YOUR GOAL: Every line holding "illegal" should be copied from the records below.

DATA TO PROCESS:

`src/rtl/id_ex_stage.sv`:
```
// Decode stage and ID/EX pipeline register: register-file addressing with
// writeback bypass, control decode, load-use stall insertion and branch flush.
module id_ex_stage #(
    parameter int unsigned STALL_CNT_W = 16
) (
    input  logic                   clock,
    input  logic                   reset_n,
    input  logic [31:0]            if_instr,
    input  logic                   if_valid,
    input  logic                   flush,
    output logic [4:0]             read_reg1,
    output logic [4:0]             read_reg2,
    input  logic [31:0]            read_data1,
    input  logic [31:0]            read_data2,
    input  logic                   wb_reg_write,
    input  logic [4:0]             wb_write_reg,
    input  logic [31:0]            wb_write_data,
    output logic                   stall,
    output logic                   ex_valid,
    output logic [31:0]            ex_rs_data,
    output logic [31:0]            ex_rt_data,
    output logic [31:0]            ex_imm,
    output logic [4:0]             ex_dest,
    output logic [2:0]             ex_alu_op,
    output logic                   ex_alu_src,
    output logic                   ex_reg_write,
    output logic                   ex_mem_read,
    output logic                   ex_mem_write,
    output logic                   ex_mem_to_reg,
    output logic                   ex_branch,
    output logic                   illegal,
    output logic [STALL_CNT_W-1:0] stall_count
);

    localparam int unsigned XLEN  = 32;
    localparam int unsigned REG_W = 5;
    localparam int unsigned OP_W  = 6;
    localparam int unsigned ALU_W = 3;
    localparam int unsigned IMM_W = 16;

    localparam logic [OP_W-1:0] OP_RTYPE = 6'h00;
    localparam logic [OP_W-1:0] OP_BEQ   = 6'h04;
    localparam logic [OP_W-1:0] OP_ADDI  = 6'h08;
    localparam logic [OP_W-1:0] OP_LW    = 6'h23;
    localparam logic [OP_W-1:0] OP_SW    = 6'h2B;

    localparam logic [OP_W-1:0] FN_ADD = 6'h20;
    localparam logic [OP_W-1:0] FN_SUB = 6'h22;
    localparam logic [OP_W-1:0] FN_AND = 6'h24;
    localparam logic [OP_W-1:0] FN_OR  = 6'h25;
    localparam logic [OP_W-1:0] FN_SLT = 6'h2A;

    localparam logic [ALU_W-1:0] ALU_ADD = 3'd0;
    localparam logic [ALU_W-1:0] ALU_SUB = 3'd1;
    localparam logic [ALU_W-1:0] ALU_AND = 3'd2;
    localparam logic [ALU_W-1:0] ALU_OR  = 3'd3;
    localparam logic [ALU_W-1:0] ALU_SLT = 3'd4;

    localparam logic [STALL_CNT_W-1:0] CNT_MAX = {STALL_CNT_W{1'b1}};

    logic [OP_W-1:0]  opcode;
    logic [OP_W-1:0]  funct;
    logic [REG_W-1:0] rs;
    logic [REG_W-1:0] rt;
    logic [REG_W-1:0] rd;
    logic [XLEN-1:0]  imm_sext;
    logic             unused_shamt;

    assign opcode       = if_instr[31:26];
    assign rs           = if_instr[25:21];
    assign rt           = if_instr[20:16];
    assign rd           = if_instr[15:11];
    assign funct        = if_instr[5:0];
    assign imm_sext     = {{(XLEN-IMM_W){if_instr[IMM_W-1]}}, if_instr[IMM_W-1:0]};
    assign unused_shamt = ^if_instr[10:6];

    assign read_reg1 = rs;
    assign read_reg2 = rt;

    logic             dec_legal;
    logic [ALU_W-1:0] dec_alu_op;
    logic             dec_alu_src;
    logic             dec_reg_write;
    logic             dec_mem_read;
    logic             dec_mem_write;
    logic             dec_mem_to_reg;
    logic             dec_branch;
    logic [REG_W-1:0] dec_dest;
    logic             dec_use_rs;
    logic             dec_use_rt;

    // Control decode; unsupported encodings read no registers and never stall.
    always_comb begin
        dec_legal      = 1'b0;
        dec_alu_op     = ALU_ADD;
        dec_alu_src    = 1'b0;
        dec_reg_write  = 1'b0;
        dec_mem_read   = 1'b0;
        dec_mem_write  = 1'b0;
        dec_mem_to_reg = 1'b0;
        dec_branch     = 1'b0;
        dec_dest       = rt;
        dec_use_rs     = 1'b0;
        dec_use_rt     = 1'b0;
        unique case (opcode)
            OP_RTYPE: begin
                dec_dest      = rd;
                dec_reg_write = 1'b1;
                dec_use_rs    = 1'b1;
                dec_use_rt    = 1'b1;
                dec_legal     = 1'b1;
                unique case (funct)
                    FN_ADD:  dec_alu_op = ALU_ADD;
                    FN_SUB:  dec_alu_op = ALU_SUB;
                    FN_AND:  dec_alu_op = ALU_AND;
                    FN_OR:   dec_alu_op = ALU_OR;
                    FN_SLT:  dec_alu_op = ALU_SLT;
                    default: begin
                        dec_legal     = 1'b0;
                        dec_reg_write = 1'b0;
                        dec_use_rs    = 1'b0;
                        dec_use_rt    = 1'b0;
                    end
                endcase
            end
            OP_LW: begin
                dec_legal      = 1'b1;
                dec_alu_src    = 1'b1;
                dec_mem_read   = 1'b1;
                dec_mem_to_reg = 1'b1;
                dec_reg_write  = 1'b1;
                dec_use_rs     = 1'b1;
            end
            OP_SW: begin
                dec_legal     = 1'b1;
                dec_alu_src   = 1'b1;
                dec_mem_write = 1'b1;
                dec_use_rs    = 1'b1;
                dec_use_rt    = 1'b1;
            end
            OP_BEQ: begin
                dec_legal  = 1'b1;
                dec_alu_op = ALU_SUB;
                dec_branch = 1'b1;
                dec_use_rs = 1'b1;
                dec_use_rt = 1'b1;
            end
            OP_ADDI: begin
                dec_legal     = 1'b1;
                dec_alu_src   = 1'b1;
                dec_reg_write = 1'b1;
                dec_use_rs    = 1'b1;
            end
            default: dec_legal = 1'b0;
        endcase
    end

    // Writeback bypass covers the register file's write-then-read latency.
    logic [XLEN-1:0] operand_a;
    logic [XLEN-1:0] operand_b;
    logic            wb_fwd_ok;

    assign wb_fwd_ok = wb_reg_write && (wb_write_reg != REG_W'(0));
    assign operand_a = (wb_fwd_ok && (wb_write_reg == rs)) ? wb_write_data : read_data1;
    assign operand_b = (wb_fwd_ok && (wb_write_reg == rt)) ? wb_write_data : read_data2;

    logic hazard;
    logic load_en;

    assign hazard = if_valid && ex_valid && ex_mem_read && (ex_dest != REG_W'(0)) &&
                    ((dec_use_rs && (ex_dest == rs)) || (dec_use_rt && (ex_dest == rt)));
    assign stall   = hazard && !flush;
    assign load_en = if_valid && !flush && !stall && dec_legal;

    // ID/EX register; any non-load cycle inserts a bubble with all control cleared.
    always_ff @(posedge clock or negedge reset_n) begin
        if (!reset_n) begin
            ex_valid      <= 1'b0;
            ex_rs_data    <= '0;
            ex_rt_data    <= '0;
            ex_imm        <= '0;
            ex_dest       <= '0;
            ex_alu_op     <= '0;
            ex_alu_src    <= 1'b0;
            ex_reg_write  <= 1'b0;
            ex_mem_read   <= 1'b0;
            ex_mem_write  <= 1'b0;
            ex_mem_to_reg <= 1'b0;
            ex_branch     <= 1'b0;
        end else if (load_en) begin
            ex_valid      <= 1'b1;
            ex_rs_data    <= operand_a;
            ex_rt_data    <= operand_b;
            ex_imm        <= imm_sext;
            ex_dest       <= dec_dest;
            ex_alu_op     <= dec_alu_op;
            ex_alu_src    <= dec_alu_src;
            ex_reg_write  <= dec_reg_write;
            ex_mem_read   <= dec_mem_read;
            ex_mem_write  <= dec_mem_write;
            ex_mem_to_reg <= dec_mem_to_reg;
            ex_branch     <= dec_branch;
        end else begin
            ex_valid      <= 1'b0;
            ex_alu_op     <= '0;
            ex_alu_src    <= 1'b0;
            ex_reg_write  <= 1'b0;
            ex_mem_read   <= 1'b0;
            ex_mem_write  <= 1'b0;
            ex_mem_to_reg <= 1'b0;
            ex_branch     <= 1'b0;
        end
    end

    // Sticky illegal flag and saturating stall counter.
    always_ff @(posedge clock or negedge reset_n) begin
        if (!reset_n) begin
            illegal     <= 1'b0;
            stall_count <= '0;
        end else begin
            if (if_valid && !flush && !dec_legal) begin
                illegal <= 1'b1;
            end
            if (stall && (stall_count != CNT_MAX)) begin
                stall_count <= stall_count + STALL_CNT_W'(1);
            end
        end
    end

endmodule

```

ANSWER FOR THE TASK:
    output logic                   illegal,
    // Sticky illegal flag and saturating stall counter.
            illegal     <= 1'b0;
                illegal <= 1'b1;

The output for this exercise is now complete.